• **Work request**
Where the data below has the string "seeds", return the whole line.

===== Input data

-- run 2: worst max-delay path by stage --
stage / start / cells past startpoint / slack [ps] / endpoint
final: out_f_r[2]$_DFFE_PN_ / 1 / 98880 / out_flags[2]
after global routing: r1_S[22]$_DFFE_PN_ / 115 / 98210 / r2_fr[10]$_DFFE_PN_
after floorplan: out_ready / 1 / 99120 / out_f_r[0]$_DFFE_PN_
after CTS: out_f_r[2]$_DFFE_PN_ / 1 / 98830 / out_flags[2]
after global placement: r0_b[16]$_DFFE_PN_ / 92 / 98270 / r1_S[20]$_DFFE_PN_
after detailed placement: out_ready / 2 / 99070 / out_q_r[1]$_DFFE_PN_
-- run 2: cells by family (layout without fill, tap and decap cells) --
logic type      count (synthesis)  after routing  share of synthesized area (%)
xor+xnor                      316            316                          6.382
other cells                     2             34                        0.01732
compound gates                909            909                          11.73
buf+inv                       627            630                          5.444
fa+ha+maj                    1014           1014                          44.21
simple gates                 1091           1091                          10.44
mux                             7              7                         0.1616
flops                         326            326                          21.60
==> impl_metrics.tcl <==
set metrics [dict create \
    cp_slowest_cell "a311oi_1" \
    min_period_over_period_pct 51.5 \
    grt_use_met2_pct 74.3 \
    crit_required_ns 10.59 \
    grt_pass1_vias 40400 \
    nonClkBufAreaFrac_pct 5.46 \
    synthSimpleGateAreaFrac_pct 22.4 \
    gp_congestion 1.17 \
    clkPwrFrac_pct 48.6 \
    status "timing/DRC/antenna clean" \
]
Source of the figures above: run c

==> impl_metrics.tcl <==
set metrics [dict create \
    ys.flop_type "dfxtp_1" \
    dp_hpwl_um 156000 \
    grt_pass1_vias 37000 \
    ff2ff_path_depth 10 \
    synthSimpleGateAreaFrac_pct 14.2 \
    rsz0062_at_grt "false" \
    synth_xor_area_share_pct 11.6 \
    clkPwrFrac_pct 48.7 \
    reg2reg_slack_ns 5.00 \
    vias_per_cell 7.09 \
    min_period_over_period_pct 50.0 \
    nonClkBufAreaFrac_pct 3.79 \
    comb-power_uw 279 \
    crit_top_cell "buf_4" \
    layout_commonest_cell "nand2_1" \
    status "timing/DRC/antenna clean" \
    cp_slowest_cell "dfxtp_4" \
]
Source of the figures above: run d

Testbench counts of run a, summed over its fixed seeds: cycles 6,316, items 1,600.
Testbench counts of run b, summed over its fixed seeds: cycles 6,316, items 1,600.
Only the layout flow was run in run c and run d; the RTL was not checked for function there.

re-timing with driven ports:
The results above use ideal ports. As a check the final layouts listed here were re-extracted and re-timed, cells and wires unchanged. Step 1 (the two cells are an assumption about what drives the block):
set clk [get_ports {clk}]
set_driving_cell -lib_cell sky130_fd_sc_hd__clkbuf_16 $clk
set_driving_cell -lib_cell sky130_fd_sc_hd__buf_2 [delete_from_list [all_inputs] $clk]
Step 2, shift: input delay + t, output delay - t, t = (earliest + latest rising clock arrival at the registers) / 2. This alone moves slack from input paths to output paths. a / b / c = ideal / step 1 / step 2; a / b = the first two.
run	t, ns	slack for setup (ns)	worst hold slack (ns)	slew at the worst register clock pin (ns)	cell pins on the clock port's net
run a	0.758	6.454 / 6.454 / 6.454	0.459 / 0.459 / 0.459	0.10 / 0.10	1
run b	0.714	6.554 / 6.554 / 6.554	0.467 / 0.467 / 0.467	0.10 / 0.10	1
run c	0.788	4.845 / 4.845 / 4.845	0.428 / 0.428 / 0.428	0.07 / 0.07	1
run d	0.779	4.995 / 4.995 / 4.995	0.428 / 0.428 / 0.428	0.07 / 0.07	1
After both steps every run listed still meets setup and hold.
Context: an optimization exercise on an open-source flow, tuned for small area and a short achievable clock period. The choices shown serve that exercise and are no tape-out recipe.
At most, simulation tests tie the RTL to the original design; equivalence was not proved.
No activity file was given, so power comes from the tool's default toggle rates.

==> inputs of sierra <==
==> flow/design.v (excerpt) <==
module mipsExecUnit
(
    input  logic        clk,
    input  logic        rstN,
    input  logic        instrValid,
    input  logic [31:0] instrWord,
    input  logic [31:0] rsValue,
    input  logic [31:0] rtValue,
    output logic        resultValid,
    output logic [32:0] execOut
);
export LEC_CHECK = 0
export CAP_MARGIN = 20
export CORE_MARGIN = 2
export CORE_UTILIZATION = 60
export PLACE_DENSITY = 0.8
export SETUP_SLACK_MARGIN = 5
export SLEW_MARGIN = 20
create_clock -name core_clock -period 9.0 [get_ports {clk}]
standard.sh (not shown) runs the stock make flow with config.mk's settings and CLKGATE_MAP_FILE= SYNTH_SCRIPT=/design/flow/synth_recipe.tcl, a recipe that flattens the netlist after the stock synthesis.
==> flow/flow/run.sh <==
#!/bin/bash
bash standard.sh SETUP_SLACK_MARGIN=5.3 finish > standard.log 2>&1
==> cedar (differences from sierra) <==
--- a/flow/design.v
+++ b/flow/design.v
@@ -1183,27 +1183,25 @@
     assign fc225 = (fs203 & r2t[96]) | (fs203 & fc202) | (r2t[96] & fc202);
     assign fs226 = fs204 ^ r2t[100] ^ fc203;
     assign fc226 = (fs204 & r2t[100]) | (fs204 & fc203) | (r2t[100] & fc203);
     logic [31:0] rowA, rowB;
     assign rowA = {(r2t[101] ^ r2t[102] ^ r2t[103] ^ r2t[104] ^ r2t[105] ^ fc204 ^ fc226), fs226, fs225, fs224, fs223, fs222, fs221, fs220, fs219, fs218, fs217, fs216, fs215, fs214, fs213, fs212, fs211, fs210, fs209, fs208, fs207, fs206, fs205, hs30, r2t[7], r2t[6], r2t[5], r2t[4], r2t[3], r2t[2], r2t[1], r2t[0]};
     assign rowB = {1'b0, fc225, fc224, fc223, fc222, fc221, fc220, fc219, fc218, fc217, fc216, fc215, fc214, fc213, fc212, fc211, fc210, fc209, fc208, fc207, fc206, fc205, hc30, r2t[12], 1'b0, 1'b0, 1'b0, 1'b0, 1'b0, 1'b0, 1'b0, 1'b0};
     logic [31:0] sum;
     assign sum = rowA + rowB;
-    logic [31:0] sum3, res;
-    logic        srl3, slt3, sltK3, sltS3, tk3, pass3;
+    logic [31:0] res;
+    logic        pass2;
+    assign pass2 = ~srl2 & ~slt2;
+    always_comb begin
+        for (int i = 1; i < 32; i++) res[i] = (pass2 & sum[i]) | (srl2 & sum[31-i]);
+        res[0] = (pass2 & sum[0]) | ((srl2 | sltS2) & sum[31]) | sltK2;
+    end
+    logic [31:0] res3;
+    logic        tk3;
     always_ff @(posedge clk) begin
         if (!rstN) resultValid <= 1'b0;
         else       resultValid <= v2;
-        sum3  <= sum;
-        srl3  <= srl2;
-        slt3  <= slt2;
-        sltK3 <= sltK2;
-        sltS3 <= sltS2;
-        tk3   <= tk2;
-    end
-    assign pass3 = ~srl3 & ~slt3;
-    always_comb begin
-        for (int i = 1; i < 32; i++) res[i] = (pass3 & sum3[i]) | (srl3 & sum3[31-i]);
-        res[0] = (pass3 & sum3[0]) | ((srl3 | sltS3) & sum3[31]) | sltK3;
+        res3 <= res;
+        tk3  <= tk2;
     end
-    assign execOut = {res, tk3};
+    assign execOut = {res3, tk3};
 endmodule
==> flow/flow/run.sh (replaced) <==
#!/bin/bash
bash standard.sh SETUP_SLACK_MARGIN=5.45 finish > standard.log 2>&1
==> willow (differences from sierra) <==
--- a/flow/design.v
+++ b/flow/design.v
@@ -1184,26 +1184,28 @@
     assign fs226 = fs204 ^ r2t[100] ^ fc203;
     assign fc226 = (fs204 & r2t[100]) | (fs204 & fc203) | (r2t[100] & fc203);
     logic [31:0] rowA, rowB;
     assign rowA = {(r2t[101] ^ r2t[102] ^ r2t[103] ^ r2t[104] ^ r2t[105] ^ fc204 ^ fc226), fs226, fs225, fs224, fs223, fs222, fs221, fs220, fs219, fs218, fs217, fs216, fs215, fs214, fs213, fs212, fs211, fs210, fs209, fs208, fs207, fs206, fs205, hs30, r2t[7], r2t[6], r2t[5], r2t[4], r2t[3], r2t[2], r2t[1], r2t[0]};
     assign rowB = {1'b0, fc225, fc224, fc223, fc222, fc221, fc220, fc219, fc218, fc217, fc216, fc215, fc214, fc213, fc212, fc211, fc210, fc209, fc208, fc207, fc206, fc205, hc30, r2t[12], 1'b0, 1'b0, 1'b0, 1'b0, 1'b0, 1'b0, 1'b0, 1'b0};
     logic [31:0] sum;
     assign sum = rowA + rowB;
     logic [31:0] sum3, res;
-    logic        srl3, slt3, sltK3, sltS3, tk3, pass3;
+    logic        srl3, sltK3, sltS3, tk3, pass3, nsrl3, npass3;
     always_ff @(posedge clk) begin
         if (!rstN) resultValid <= 1'b0;
         else       resultValid <= v2;
         sum3  <= sum;
-        srl3  <= srl2;
-        slt3  <= slt2;
+        srl3   <= srl2;
+        nsrl3  <= ~srl2;
+        pass3  <= ~srl2 & ~slt2;
+        npass3 <= srl2 | slt2;
         sltK3 <= sltK2;
         sltS3 <= sltS2;
         tk3   <= tk2;
     end
-    assign pass3 = ~srl3 & ~slt3;
     always_comb begin
-        for (int i = 1; i < 32; i++) res[i] = (pass3 & sum3[i]) | (srl3 & sum3[31-i]);
+        for (int i = 1; i < 16; i++) res[i] = (pass3 & sum3[i]) | (srl3 & sum3[31-i]);
+        for (int i = 16; i < 32; i++) res[i] = ~((npass3 | ~sum3[i]) & (nsrl3 | ~sum3[31-i]));
         res[0] = (pass3 & sum3[0]) | ((srl3 | sltS3) & sum3[31]) | sltK3;
     end
     assign execOut = {res, tk3};
 endmodule
==> flow/flow/run.sh (replaced) <==
#!/bin/bash
bash standard.sh SETUP_SLACK_MARGIN=5.45 finish > standard.log 2>&1
Settings changed: CORE_UTILIZATION 60 to 65, PLACE_DENSITY 0.8 to 0.85.
==> metrics.log <==
[metrics] Gate Count Post-Synth: 2130
[metrics] buffers inserted by post-CTS timing repair: 13
[metrics] mean number of vias per cell: 6.52
[metrics] terminating pin of the worst hold path: srl3
[metrics] cell area after layout: 0.0240 mm²
[metrics] global router's overall resource usage: 0.364
[metrics] Yosys reg bits: 269
[metrics] run status: finished clean
[metrics] IR Drop Worst-Case VDD: 0.167 mV
[metrics] clock slew at reported path FFs: 0.07 ns
[metrics] share of the final layout cell area in sequential cells: 0.226
[metrics] global routing met3 resource utilization: 0.0791
[metrics] number of sequential cells: 269
[metrics] fraction of final layout cells sized beyond drive strength 1: 0.0987
[metrics] critical path's largest stage delay: 0.67 ns
[metrics] detailed-router iteration count before antenna repair: 7
[metrics] Avg Synthesized Cell Area: 9.98 µm²
[end of results for sierra]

==========

• **Answer space**
Testbench counts of run a, summed over its fixed seeds: cycles 6,316, items 1,600.
Testbench counts of run b, summed over its fixed seeds: cycles 6,316, items 1,600.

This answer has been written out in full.